Although the project started as a parody of human reality shows and an educational programme, it has become an effective internet marketing strategy, attracting substantial attention from the media and the public and creating publicity for Prague Zoo. Both the zoo and the Czech Radio website have received an increased number of visitors as a result of the project.

The Revealed is a multimedia project. Clips of all the webcasts since the show began are accessible via an archive on the project's website, with comments from zookeepers, primatologists, ethologists and other specialists, along with podcasts and articles about the project. The website also carries a discussion forum and blogs, one of which is maintained by the gorilla zookeeper, in which he answers questions from visitors to the website about the gorillas' lives.

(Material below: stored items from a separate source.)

This design comes from an exercise in tuning for small area, a short achievable clock period and few clock cycles per item on the open sky130 flow, not from production work.
At most, simulation tests tie the RTL to the original design; equivalence was not proved.

==> inputs of onyx <==
## wmbus_ctr_decrypt
module wmbus_ctr_decrypt (
    input  wire         clk,
    input  wire         rst,
    input  wire         start,
    input  wire [127:0] key,
    input  wire [111:0] iv,
    input  wire [7:0]   len,
    output wire         idle,
    input  wire         in_valid,
    input  wire [127:0] in_data,
    output wire         in_ready,
    output reg          out_valid,
    output reg  [127:0] out_data,
    output wire         done,
    output wire         crc_ok,
    output wire [15:0]  crc_calc,
    output wire [15:0]  crc_exp
);
export LEC_CHECK = 0
export CAP_MARGIN = 20
export CORE_MARGIN = 2
export CORE_UTILIZATION = 50
export PLACE_DENSITY = 0.65
export SETUP_SLACK_MARGIN = 2
export SLEW_MARGIN = 20
create_clock -name core_clock -period 8.0 [get_ports {clk}]
standard.sh (not shown) runs the stock make flow with config.mk's settings and CLKGATE_MAP_FILE= SYNTH_SCRIPT=/design/flow/synth_recipe.tcl, a recipe that flattens the netlist after the stock synthesis.
==> flow/flow/run.sh <==
#!/bin/bash
# Layout flow: the standard ORFS flow (standard.sh) with two changes:
#  - synthesis maps the logic with flow/abc.script (ABC area-oriented
#    mapping, no up-sizing or buffering at synthesis) instead of ORFS's
#    abc_speed.script; the synthesis passes, flattening and renaming are
#    synth_recipe.tcl's, unchanged;
#  - the port buffers that global placement inserts on every input and
#    output are sky130_fd_sc_hd__buf_1 instead of the default cell.
# Floorplan, power grid, placement, CTS and routing are the standard ones.
set -euo pipefail
W=$(pwd)
{
  echo 'proc abc {args} {'
  echo '  set i [lsearch -exact $args -script]'
  echo "  if {\$i >= 0} { lset args [expr {\$i + 1}] $W/flow/abc.script }"
  echo '  yosys abc {*}$args'
  echo '}'
  cat "$W/synth_recipe.tcl"
} > "$W/own_synth.tcl"
sed -e "s#SYNTH_SCRIPT=[^ ]*#SYNTH_SCRIPT=$W/own_synth.tcl 'BUFFER_PORTS_ARGS=-buffer_cell sky130_fd_sc_hd__buf_1'#" \
    "$W/standard.sh" > "$W/own_standard.sh"
grep -q "SYNTH_SCRIPT=$W/own_synth.tcl" "$W/own_standard.sh"
bash "$W/own_standard.sh" > "$W/orfs_make.log" 2>&1
==> flow/flow/abc.script <==
strash
&get -n
&st
&dch
&nf -R 30
&put
==> amber (differences from onyx) <==
--- a/flow/design.v
+++ b/flow/design.v
@@ -151,24 +151,29 @@
                 assign shifted[127-8*(r+4*c) -: 8] = sub[127-8*(r+4*((c+r)%4)) -: 8];
             end
         end
         for (c = 0; c < 4; c = c + 1) begin : g_mix
             wire [7:0] a0 = shifted[127-8*(4*c+0) -: 8];
             wire [7:0] a1 = shifted[127-8*(4*c+1) -: 8];
             wire [7:0] a2 = shifted[127-8*(4*c+2) -: 8];
             wire [7:0] a3 = shifted[127-8*(4*c+3) -: 8];
-            wire [7:0] x0 = {a0[6:0], 1'b0} ^ (a0[7] ? 8'h1b : 8'h00);
-            wire [7:0] x1 = {a1[6:0], 1'b0} ^ (a1[7] ? 8'h1b : 8'h00);
-            wire [7:0] x2 = {a2[6:0], 1'b0} ^ (a2[7] ? 8'h1b : 8'h00);
-            wire [7:0] x3 = {a3[6:0], 1'b0} ^ (a3[7] ? 8'h1b : 8'h00);
-            assign mixed[127-8*(4*c+0) -: 8] = x0 ^ (x1 ^ a1) ^ a2 ^ a3;
-            assign mixed[127-8*(4*c+1) -: 8] = a0 ^ x1 ^ (x2 ^ a2) ^ a3;
-            assign mixed[127-8*(4*c+2) -: 8] = a0 ^ a1 ^ x2 ^ (x3 ^ a3);
-            assign mixed[127-8*(4*c+3) -: 8] = (x0 ^ a0) ^ a1 ^ a2 ^ x3;
+            wire [7:0] d0 = a0 ^ a1;
+            wire [7:0] d1 = a1 ^ a2;
+            wire [7:0] d2 = a2 ^ a3;
+            wire [7:0] d3 = a3 ^ a0;
+            wire [7:0] t  = d0 ^ d2;
+            wire [7:0] x0 = {d0[6:0], 1'b0} ^ (d0[7] ? 8'h1b : 8'h00);
+            wire [7:0] x1 = {d1[6:0], 1'b0} ^ (d1[7] ? 8'h1b : 8'h00);
+            wire [7:0] x2 = {d2[6:0], 1'b0} ^ (d2[7] ? 8'h1b : 8'h00);
+            wire [7:0] x3 = {d3[6:0], 1'b0} ^ (d3[7] ? 8'h1b : 8'h00);
+            assign mixed[127-8*(4*c+0) -: 8] = (a0 ^ t) ^ x0;
+            assign mixed[127-8*(4*c+1) -: 8] = (a1 ^ t) ^ x1;
+            assign mixed[127-8*(4*c+2) -: 8] = (a2 ^ t) ^ x2;
+            assign mixed[127-8*(4*c+3) -: 8] = (a3 ^ t) ^ x3;
         end
     endgenerate
 endmodule
 module aes_key_step (
     input  wire [127:0] key_in,
     input  wire [7:0]   rcon,
     output wire [127:0] key_out
 );
@@ -214,39 +219,39 @@
     input  wire [111:0] iv,
     input  wire [7:0]   len,
     output wire         idle,
     input  wire         in_valid,
     input  wire [127:0] in_data,
     output wire         in_ready,
     output reg          out_valid,
     output reg  [127:0] out_data,
-    output wire         done,
+    output reg          done,
     output wire         crc_ok,
     output wire [15:0]  crc_calc,
-    output wire [15:0]  crc_exp
+    output reg  [15:0]  crc_exp
 );
     reg         act;         
     reg         p0;          
     reg         pre;         
+    reg         pst;         
     reg         run;         
     reg [3:0]   round;       
     reg [3:0]   blk;         
     reg         v9;          
     reg [7:0]   sb_in;       
     reg [7:0]   len_r;
     reg [127:0] state;
     reg [127:0] rk;          
     reg [127:0] k2;          
     reg [127:0] c1;          
     reg [15:0]  crc_r;
     reg [7:0]   rem;         
     reg [3:0]   ccnt;        
     reg         first;       
-    reg [15:0]  crc_exp_r;
     wire start_ok = start & idle;
     wire last_rnd = (round == 4'd10);
     wire take     = run & last_rnd & v9;
     assign idle     = ~act | done;
     assign in_ready = take;
     reg [7:0] rcon;
     always @(*) begin
         case (round)
@@ -300,19 +305,17 @@
     crc_word u_crc (
         .crc_in  (crc_r),
         .data    (out_data[127:112]),
         .n       (crc_n),
         .crc_out (crc_next)
     );
     wire [7:0] rem_dec  = (rem >= 8'd2) ? rem - 8'd2 : 8'd0;
     wire [7:0] rem_next = crc_on ? rem_dec : rem;
-    assign done     = act & ~p0 & ~pre & ~run & (rem_next == 8'd0);
-    assign crc_calc = ~crc_next;
-    assign crc_exp  = (crc_on & first) ? {out_data[119:112], out_data[127:120]} : crc_exp_r;
+    assign crc_calc = ~crc_r;
     assign crc_ok   = (len_r[7:1] != 7'd0) && (crc_calc == crc_exp);
     always @(posedge clk) begin
         if (last_rnd || p0)
             state <= {c1[127:96] ^ inj, c1[95:0]};
         else
             state <= round_out;
         if (start_ok) begin
             rk    <= {key[127:96], key[127:96] ^ key[95:64],
@@ -323,18 +326,18 @@
             rk    <= k2;
             round <= 4'd2;
         end else begin
             rk    <= next_key;
             round <= round + 4'd1;
         end
         if (start_ok)
             c1 <= {iv, 16'h0000} ^ key;
-        else if (pre)
-            c1 <= {round_out[127:96] ^ inj, round_out[95:0]};
+        else if (pst)
+            c1 <= {state[127:96] ^ inj, state[95:0]};
         if (pre)
             k2 <= next_key;
         if (start_ok)
             sb_in <= key[7:0];
         else if (round == 4'd9)
             sb_in <= k0_15 ^ {4'h0, in_valid ? blk + 4'd1 : blk};
         if (round == 4'd9)
             v9 <= in_valid;
@@ -346,42 +349,46 @@
         end
         if (start_ok)
             blk <= 4'd0;
         if (crc_on) begin
             crc_r <= crc_next;
             ccnt  <= ccnt - 4'd1;
             rem   <= rem_dec;
             if (first)
-                crc_exp_r <= {out_data[119:112], out_data[127:120]};
+                crc_exp <= {out_data[119:112], out_data[127:120]};
             first <= 1'b0;
         end
         if (take)
             ccnt <= 4'd8;
         if (start_ok)
             ccnt <= 4'd0;
         if (rst) begin
             act       <= 1'b0;
             p0        <= 1'b0;
             pre       <= 1'b0;
+            pst       <= 1'b0;
             run       <= 1'b0;
             ccnt      <= 4'd0;
             out_valid <= 1'b0;
+            done      <= 1'b0;
         end else begin
             out_valid <= take;
             p0        <= start_ok;
             pre       <= p0;
+            pst       <= pre;
+            done      <= act & ~done & ~start_ok & ~p0 & ~pre & ~run & (rem_next == 8'd0);
             if (start_ok) begin
                 act     <= 1'b1;
                 run     <= (len != 8'd0);
                 len_r   <= len;
                 rem     <= len;
                 first   <= 1'b1;
                 crc_r   <= 16'h0000;
-                crc_exp_r <= 16'h0000;
+                crc_exp <= 16'h0000;
             end else begin
                 if (done)
                     act <= 1'b0;
                 if (take && blk == last_blk)
                     run <= 1'b0;
             end
         end
     end
--- a/flow/config.mk
+++ b/flow/config.mk
@@ -4,10 +4,10 @@
 export VERILOG_FILES = /design/flow/design.v
 export SDC_FILE = /design/flow/constraint.sdc
 export NUM_CORES = 4
 export LEC_CHECK = 0
 export CAP_MARGIN = 20
 export CORE_MARGIN = 2
 export CORE_UTILIZATION = 50
 export PLACE_DENSITY = 0.65
-export SETUP_SLACK_MARGIN = 2
+export SETUP_SLACK_MARGIN = 2.5
 export SLEW_MARGIN = 20
==> comparison table <==
Number of standard cells in the final layout excluding fillers: amber 8911; onyx 8691
Buffers inserted during post-CTS setup optimization: amber 93; onyx 42
Layout buffering overhead excluding clock cells: amber 0.0761; onyx 0.0580
Clock skew: amber 0.0198 ns; onyx 0.0304 ns
Post-synthesis instance area: amber 0.0568 mm^2; onyx 0.0572 mm^2
Hold-critical path endpoint: amber state[34]$_DFF_P_; onyx state[49]$_DFF_P_
Placement row count: amber 123; onyx 124
Endpoint class of the critical path: amber flop; onyx output port
Outcome: amber no timing/DRC/antenna violations; onyx no timing/DRC/antenna violations
Sum of routed wire segments on met1: amber 98.2 mm; onyx 92.4 mm
No functional check of the RTL was part of any run of this note.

The show's creators have used the show to warn about gorillas becoming a critically endangered species. Money raised from merchandising, charges for SMS voting, and online auctions of paintings and photos of the Prague gorillas has been used to help wild gorillas in Africa. News about the gorillas supported in Africa is also reported on the project's website.

==Awards==
A DVD based on the show was awarded the Comenius-EduMedia 2007 award by Gesellschaft für Pädagogik und Information. It was also awarded the Panda Award at Wildscreen Festival in 2006, in the ARKive interactive award category.

The project's website came fourth in the Internet Project of the Year category at the Prix Europa in 2006.